Power's out? Your backup options are getting better — and smarter

Brandpoint
Today at 4:09pm UTC
2026-02-06T09:01:00

(BPT) - Power outages have always been part of life, but today they are lasting longer, happening more frequently and hitting harder in places that once saw little extreme weather.

Severe storms are also knocking out local infrastructure for days or even weeks, exposing the limits of an aging electric grid. At the same time, rising electricity demand from data centers is adding strain, creating a system in which outages are becoming harder to predict and slower to resolve.

Electric customers can't control storms or aging equipment, but they can control how exposed their household is when the power grid fails.

Backup power is evolving

For a long time, backup power meant a clunky gas generator and a plan to keep only a few essentials running. That image doesn't match homes today, where critical electrical needs spread across the entire house and its devices. Whole-home backup batteries are emerging as a more resilient approach, designed to power the home as a whole and manage it intelligently.
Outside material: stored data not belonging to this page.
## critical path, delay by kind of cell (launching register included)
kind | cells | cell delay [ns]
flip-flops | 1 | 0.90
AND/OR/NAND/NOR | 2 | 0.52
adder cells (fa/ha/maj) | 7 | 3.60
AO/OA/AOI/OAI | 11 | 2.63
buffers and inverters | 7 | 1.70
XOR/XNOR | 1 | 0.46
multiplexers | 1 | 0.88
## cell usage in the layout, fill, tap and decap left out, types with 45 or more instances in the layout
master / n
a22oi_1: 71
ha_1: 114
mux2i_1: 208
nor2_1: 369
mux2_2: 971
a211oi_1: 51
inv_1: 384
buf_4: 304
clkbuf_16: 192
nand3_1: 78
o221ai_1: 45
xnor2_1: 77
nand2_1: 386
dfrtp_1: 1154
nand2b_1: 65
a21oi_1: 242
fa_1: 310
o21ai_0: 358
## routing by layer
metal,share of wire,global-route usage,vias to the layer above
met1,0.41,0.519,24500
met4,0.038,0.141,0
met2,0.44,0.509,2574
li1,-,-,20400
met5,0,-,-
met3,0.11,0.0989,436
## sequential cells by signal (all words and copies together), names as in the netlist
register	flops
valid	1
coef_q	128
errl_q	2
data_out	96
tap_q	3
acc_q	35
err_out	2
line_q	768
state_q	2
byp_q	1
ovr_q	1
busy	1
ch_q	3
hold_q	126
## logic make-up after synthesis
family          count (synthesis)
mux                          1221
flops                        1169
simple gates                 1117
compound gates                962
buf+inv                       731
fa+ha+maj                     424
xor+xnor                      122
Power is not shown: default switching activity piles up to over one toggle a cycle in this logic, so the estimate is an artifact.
This shift extends beyond emergencies to bring greater control and clearer insight into energy use. A 2025 research study found that 60% of U.S. households are interested in tools like smart appliances and energy-efficient products to monitor and reduce energy use. Electricity prices have climbed, and homeowners want visibility into where power is going and how to lower the bill. Whole-home backup, especially when paired with solar and smart controls, can provide those insights.
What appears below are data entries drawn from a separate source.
--- src/rtl/arm_control_unit.sv ---
// Single-cycle ARM control unit: decodes instr[31:12] into DataPath strobes,
// holds the NZCV flags register and gates state-changing strobes on the condition field.
module arm_control_unit #(
    parameter logic [3:0] FLAGS_RESET = 4'b0000
) (
    input  logic        clk,
    input  logic        reset,
    input  logic [31:0] instr,
    input  logic [3:0]  alu_flags,
    output logic        pc_src,
    output logic        reg_write,
    output logic        mem_write,
    output logic        mem_to_reg,
    output logic        alu_src,
    output logic [1:0]  imm_src,
    output logic [1:0]  reg_src,
    output logic [1:0]  alu_ctl,
    output logic [3:0]  flags,
    output logic        undef
);

    logic [3:0] cond;
    logic [1:0] op;
    logic [5:0] funct;
    logic [3:0] rd;
    logic [3:0] cmd;

    assign cond  = instr[31:28];
    assign op    = instr[27:26];
    assign funct = instr[25:20];
    assign rd    = instr[15:12];
    assign cmd   = funct[4:1];

    logic [3:0] flags_q, flags_d;

    logic       dec_reg_write, dec_mem_write, dec_branch, dec_undef;
    logic       dec_mem_to_reg, dec_alu_src;
    logic [1:0] dec_imm_src, dec_reg_src, dec_alu_ctl;
    logic       flag_w_nz, flag_w_cv;
    logic       cond_ex;

    always_comb begin
        dec_reg_write  = 1'b0;
        dec_mem_write  = 1'b0;
        dec_branch     = 1'b0;
        dec_undef      = 1'b0;
        dec_mem_to_reg = 1'b0;
        dec_alu_src    = 1'b0;
        dec_imm_src    = 2'b00;
        dec_reg_src    = 2'b00;
        dec_alu_ctl    = 2'b00;
        flag_w_nz      = 1'b0;
        flag_w_cv      = 1'b0;
        unique case (op)
            2'b00: begin
                dec_alu_src   = funct[5];
                dec_reg_write = 1'b1;
                flag_w_nz     = funct[0];
                case (cmd)
                    4'b0100: begin
                        dec_alu_ctl = 2'b00;
                        flag_w_cv   = funct[0];
                    end
                    4'b0010: begin
                        dec_alu_ctl = 2'b01;
                        flag_w_cv   = funct[0];
                    end
                    4'b0000: dec_alu_ctl = 2'b10;
                    4'b1100: dec_alu_ctl = 2'b11;
                    4'b1010: begin
                        // CMP only exists in its flag-setting form
                        dec_alu_ctl   = 2'b01;
                        dec_reg_write = 1'b0;
                        flag_w_cv     = funct[0];
                        dec_undef     = ~funct[0];
                    end
                    default: dec_undef = 1'b1;
                endcase
            end
            2'b01: begin
                dec_alu_src = 1'b1;
                dec_imm_src = 2'b01;
                dec_alu_ctl = funct[3] ? 2'b00 : 2'b01;
                dec_undef   = funct[5];
                if (funct[0]) begin
                    dec_reg_write  = 1'b1;
                    dec_mem_to_reg = 1'b1;
                end else begin
                    dec_mem_write = 1'b1;
                    dec_reg_src   = 2'b10;
                end
            end
            2'b10: begin
                dec_imm_src = 2'b10;
                dec_alu_src = 1'b1;
                dec_alu_ctl = 2'b00;
                dec_reg_src = 2'b01;
                dec_branch  = 1'b1;
            end
            default: dec_undef = 1'b1;
        endcase
    end

    logic n, z, c, v;
    assign {n, z, c, v} = flags_q;

    always_comb begin
        case (cond)
            4'b0000: cond_ex = z;
            4'b0001: cond_ex = ~z;
            4'b0010: cond_ex = c;
            4'b0011: cond_ex = ~c;
            4'b0100: cond_ex = n;
            4'b0101: cond_ex = ~n;
            4'b0110: cond_ex = v;
            4'b0111: cond_ex = ~v;
            4'b1000: cond_ex = c & ~z;
            4'b1001: cond_ex = ~c | z;
            4'b1010: cond_ex = (n == v);
            4'b1011: cond_ex = (n != v);
            4'b1100: cond_ex = ~z & (n == v);
            4'b1101: cond_ex = z | (n != v);
            4'b1110: cond_ex = 1'b1;
            default: cond_ex = 1'b0;
        endcase
    end

    logic exec;
    assign exec = cond_ex & ~dec_undef;

    assign undef      = dec_undef;
    assign reg_write  = dec_reg_write & exec;
    assign mem_write  = dec_mem_write & exec;
    assign pc_src     = (dec_branch | (dec_reg_write & (rd == 4'd15))) & exec;
    assign mem_to_reg = dec_mem_to_reg & ~dec_undef;
    assign alu_src    = dec_alu_src & ~dec_undef;
    assign imm_src    = dec_undef ? 2'b00 : dec_imm_src;
    assign reg_src    = dec_undef ? 2'b00 : dec_reg_src;
    assign alu_ctl    = dec_undef ? 2'b00 : dec_alu_ctl;

    always_comb begin
        flags_d = flags_q;
        if (exec && flag_w_nz) flags_d[3:2] = alu_flags[3:2];
        if (exec && flag_w_cv) flags_d[1:0] = alu_flags[1:0];
    end

    always_ff @(posedge clk) begin
        if (reset) flags_q <= FLAGS_RESET;
        else       flags_q <= flags_d;
    end

    assign flags = flags_q;

endmodule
A new kind of smart whole-home backup

Instead of outdoor generators and a tangle of extension cords, more homeowners are turning to battery-based systems that can keep their entire home running and, in some cases, work alongside rooftop solar.

EcoFlow is one of the companies responding to that reality. Its DELTA Pro Ultra X is an easy-to-install, whole-home backup power station that can work alongside solar, battery storage and generators, offering homeowners a powerful alternative when the grid goes down. With a capacity that scales to days of backup power, the system is built to support extended outages rather than short interruptions. When paired with EcoFlow's Smart Home Panel 3, it can switch over from grid power in a matter of milliseconds, and automatically adjust how energy is sourced and used as conditions change.
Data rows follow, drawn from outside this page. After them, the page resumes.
==> src/rtl/systolic_compute_sequencer.sv <==
// Compute-pass sequencer for the NxN output-stationary systolic array: latches A/B,
// clears the PEs, feeds skewed edge operands, drains, then captures results.
// Optional cycle counter enabled by defining SYSTOLIC_SEQ_PERF_EN.
module systolic_compute_sequencer #(
    parameter int N            = 4,
    parameter int DW           = 8,
    parameter int AW           = 32,
    parameter int DRAIN_CYCLES = 8
) (
    input  logic                clk,
    input  logic                rst,
    input  logic                start_compute,
    input  logic [N*N*DW-1:0]   a_flat,
    input  logic [N*N*DW-1:0]   b_flat,
    output logic [N*DW-1:0]     a_west,
    output logic [N*DW-1:0]     b_north,
    output logic                array_en,
    output logic                array_clear,
    input  logic [N*N*AW-1:0]   c_flat,
    output logic [N*N*AW-1:0]   results,
    output logic                busy,
    output logic                compute_done,
    output logic                irq,
    input  logic                irq_clr,
    output logic [15:0]         perf_cycles
);

    localparam int TW  = $clog2(2 * N);
    localparam int DCW = (DRAIN_CYCLES > 1) ? $clog2(DRAIN_CYCLES) : 1;
    localparam logic [TW-1:0]  LAST_T = TW'(2 * N - 2);
    localparam logic [DCW-1:0] LAST_D = DCW'(DRAIN_CYCLES - 1);

    typedef enum logic [2:0] {
        S_IDLE,
        S_CLEAR,
        S_FEED,
        S_DRAIN,
        S_CAPTURE
    } state_t;

    state_t              state;
    logic [TW-1:0]       feed_t;
    logic [TW-1:0]       feed_next;
    logic [DCW-1:0]      drain_cnt;
    logic [N*N*DW-1:0]   a_reg;
    logic [N*N*DW-1:0]   b_reg;
    logic [N*DW-1:0]     a_feed;
    logic [N*DW-1:0]     b_feed;

    // Edge operands are registered, so compute the skew for the index about to become current.
    always_comb begin
        feed_next = (state == S_FEED) ? feed_t + TW'(1) : '0;
    end

    always_comb begin
        a_feed = '0;
        b_feed = '0;
        for (int i = 0; i < N; i++) begin
            for (int k = 0; k < N; k++) begin
                if (TW'(i + k) == feed_next) begin
                    a_feed[i*DW +: DW] = a_reg[(i*N + k)*DW +: DW];
                    b_feed[i*DW +: DW] = b_reg[(k*N + i)*DW +: DW];
                end
            end
        end
    end

    always_ff @(posedge clk) begin
        if (rst) begin
            state        <= S_IDLE;
            feed_t       <= '0;
            drain_cnt    <= '0;
            a_reg        <= '0;
            b_reg        <= '0;
            a_west       <= '0;
            b_north      <= '0;
            array_en     <= 1'b0;
            array_clear  <= 1'b0;
            results      <= '0;
            busy         <= 1'b0;
            compute_done <= 1'b0;
            irq          <= 1'b0;
        end else begin
            compute_done <= 1'b0;
            if (irq_clr) begin
                irq <= 1'b0;
            end
            case (state)
                S_IDLE: begin
                    if (start_compute) begin
                        a_reg       <= a_flat;
                        b_reg       <= b_flat;
                        state       <= S_CLEAR;
                        busy        <= 1'b1;
                        array_clear <= 1'b1;
                        array_en    <= 1'b0;
                        a_west      <= '0;
                        b_north     <= '0;
                    end
                end
                S_CLEAR: begin
                    state       <= S_FEED;
                    feed_t      <= '0;
                    array_clear <= 1'b0;
                    array_en    <= 1'b1;
                    a_west      <= a_feed;
                    b_north     <= b_feed;
                end
                S_FEED: begin
                    if (feed_t == LAST_T) begin
                        state     <= S_DRAIN;
                        drain_cnt <= '0;
                        a_west    <= '0;
                        b_north   <= '0;
                    end else begin
                        feed_t  <= feed_next;
                        a_west  <= a_feed;
                        b_north <= b_feed;
                    end
                end
                S_DRAIN: begin
                    if (drain_cnt == LAST_D) begin
                        state    <= S_CAPTURE;
                        array_en <= 1'b0;
                    end else begin
                        drain_cnt <= drain_cnt + DCW'(1);
                    end
                end
                S_CAPTURE: begin
                    // Set after the clear above so a coincident irq_clr loses.
                    results      <= c_flat;
                    compute_done <= 1'b1;
                    irq          <= 1'b1;
                    busy         <= 1'b0;
                    state        <= S_IDLE;
                end
                default: begin
                    state <= S_IDLE;
                end
            endcase
        end
    end

`ifdef SYSTOLIC_SEQ_PERF_EN
    logic [15:0] perf_cnt;
    logic [15:0] perf_inc;

    assign perf_inc = (perf_cnt == 16'hFFFF) ? perf_cnt : perf_cnt + 16'd1;

    // Counts every busy cycle; the CAPTURE cycle is included in the published total.
    always_ff @(posedge clk) begin
        if (rst) begin
            perf_cnt    <= '0;
            perf_cycles <= '0;
        end else if (state == S_IDLE) begin
            if (start_compute) begin
                perf_cnt <= '0;
            end
        end else begin
            perf_cnt <= perf_inc;
            if (state == S_CAPTURE) begin
                perf_cycles <= perf_inc;
            end
        end
    end
`else
    assign perf_cycles = '0;
`endif

endmodule
<file path="config.mk">
export PLATFORM = sky130hd
export DESIGN_NAME = pipe_stage_reg
export DESIGN_NICKNAME = d
export VERILOG_FILES = /design/src/rtl/pipe_stage_reg.sv
export SDC_FILE = /design/constraint.sdc
export NUM_CORES = 1
export LEC_CHECK = 0
export CAP_MARGIN = 10
export CORE_MARGIN = 2
export CORE_UTILIZATION = 39
export CTS_CLUSTER_DIAMETER = 50
export DETAILED_ROUTE_END_ITERATION = 7
export PLACE_DENSITY = 0.8
export SLEW_MARGIN = 15
export SYNTH_ARGS = -nofsm -noshare
export SYNTH_HDL_FRONTEND = slang
export SYNTH_SLANG_ARGS = --single-unit
</file>
<file path="constraint.sdc">
create_clock -name clk_i -period 1.87 [get_ports clk_i]
set_input_delay 0.187 -clock clk_i [delete_from_list [all_inputs] [get_ports clk_i]]
set_output_delay 0.187 -clock clk_i [all_outputs]
set_load 0.03 [all_outputs]
</file>
<file path="src/rtl/pipe_stage_reg.sv">
// pipe_stage_reg: valid/ready pipeline register with flush and saturating stall counter.
// Define PIPE_STAGE_SKID_EN to add a one-entry skid buffer that makes ready_o a pure register output.
module pipe_stage_reg #(
  parameter int DATA_W = 32,
  parameter int CTRL_W = 4,
  parameter int CNT_W  = 16
) (
  input  logic              clk_i,
  input  logic              start_i,
  input  logic              valid_i,
  output logic              ready_o,
  input  logic [DATA_W-1:0] data_i,
  input  logic [CTRL_W-1:0] ctrl_i,
  input  logic              flush_i,
  output logic              valid_o,
  input  logic              ready_i,
  output logic [DATA_W-1:0] data_o,
  output logic [CTRL_W-1:0] ctrl_o,
  output logic [CNT_W-1:0]  stall_cnt_o,
  input  logic              clr_cnt_i
);
  logic              out_valid;
  logic [DATA_W-1:0] out_data;
  logic [CTRL_W-1:0] out_ctrl;
  logic              in_xfer;
  logic              out_xfer;
  logic              stall;

  assign in_xfer  = valid_i && ready_o;
  assign out_xfer = out_valid && ready_i;
  assign stall    = out_valid && !ready_i && !flush_i;
  assign valid_o  = out_valid;
  assign data_o   = out_data;
  // An empty stage always presents a bubble, whatever stale ctrl the register holds.
  assign ctrl_o   = out_valid ? out_ctrl : '0;

`ifdef PIPE_STAGE_SKID_EN
  logic              skid_valid;
  logic [DATA_W-1:0] skid_data;
  logic [CTRL_W-1:0] skid_ctrl;

  assign ready_o = !skid_valid;

  always_ff @(posedge clk_i or negedge start_i)
    if (!start_i) begin
      out_valid  <= 1'b0;
      out_data   <= '0;
      out_ctrl   <= '0;
      skid_valid <= 1'b0;
      skid_data  <= '0;
      skid_ctrl  <= '0;
    end else if (flush_i) begin
      out_valid  <= 1'b0;
      out_ctrl   <= '0;
      skid_valid <= 1'b0;
      skid_ctrl  <= '0;
    end else if (out_xfer || !out_valid) begin
      // The older skid beat must leave before anything new so order is preserved.
      if (skid_valid) begin
        out_valid  <= 1'b1;
        out_data   <= skid_data;
        out_ctrl   <= skid_ctrl;
        skid_valid <= 1'b0;
        skid_ctrl  <= '0;
      end else begin
        out_valid <= in_xfer;
        if (in_xfer) begin
          out_data <= data_i;
          out_ctrl <= ctrl_i;
        end
      end
    end else if (in_xfer) begin
      skid_valid <= 1'b1;
      skid_data  <= data_i;
      skid_ctrl  <= ctrl_i;
    end
`else
  assign ready_o = !out_valid || ready_i;

  always_ff @(posedge clk_i or negedge start_i)
    if (!start_i) begin
      out_valid <= 1'b0;
      out_data  <= '0;
      out_ctrl  <= '0;
    end else if (flush_i) begin
      out_valid <= 1'b0;
      out_ctrl  <= '0;
    end else if (in_xfer) begin
      out_valid <= 1'b1;
      out_data  <= data_i;
      out_ctrl  <= ctrl_i;
    end else if (out_xfer) begin
      out_valid <= 1'b0;
    end
`endif

  always_ff @(posedge clk_i or negedge start_i)
    if (!start_i)
      stall_cnt_o <= '0;
    else if (clr_cnt_i)
      stall_cnt_o <= '0;
    else if (stall && stall_cnt_o != {CNT_W{1'b1}})
      stall_cnt_o <= stall_cnt_o + 1'b1;
endmodule
</file>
The real upgrade is control at the device level

EcoFlow is addressing another familiar smart-home problem: nothing "talks" to anything else. Many battery systems still manage outages at the circuit level, which can force unwanted tradeoffs when every watt matters. For example, if a kitchen circuit includes both a main refrigerator and a wine fridge, you may want the main refrigerator running and the wine fridge shut down. However, circuit-only control can't make that distinction.

"We're entering a new era of home energy, one where independence depends on systems and devices working together, not in silos," said Jenny Zhang, President of EcoFlow's Residential Business. "Our goal is to lay the interoperable foundation homeowners need to manage energy intelligently, adapt in real time and stay resilient no matter the state of the grid."

EcoFlow is leaning into this need for granularity with its Smart Home Energy Management System, which coordinates solar generation, home batteries, household circuits and compatible devices onto a single platform. The point is practical control in an emergency, with clearer visibility into where power is going and more flexibility to decide what stays online as conditions change.

To expand that device-level compatibility, EcoFlow and more than 15 other brands have formed the EcoFlow Ecosystem Alliance, an effort to make energy and smart-home gear more interoperable. Homey, part of LG Electronics, recently reached an agreement with EcoFlow to deepen integration between Homey's Energy Dongle and EcoFlow's Smart Home Energy Management System.

Preparedness should not feel extreme

Whole-home backup is becoming a practical answer to a simple question: What happens when the grid can't deliver? For some homeowners, the case is obvious; for everyone else, the combination of aging infrastructure, growing demand and unpredictable disruptions is making the question worth asking before the next outage.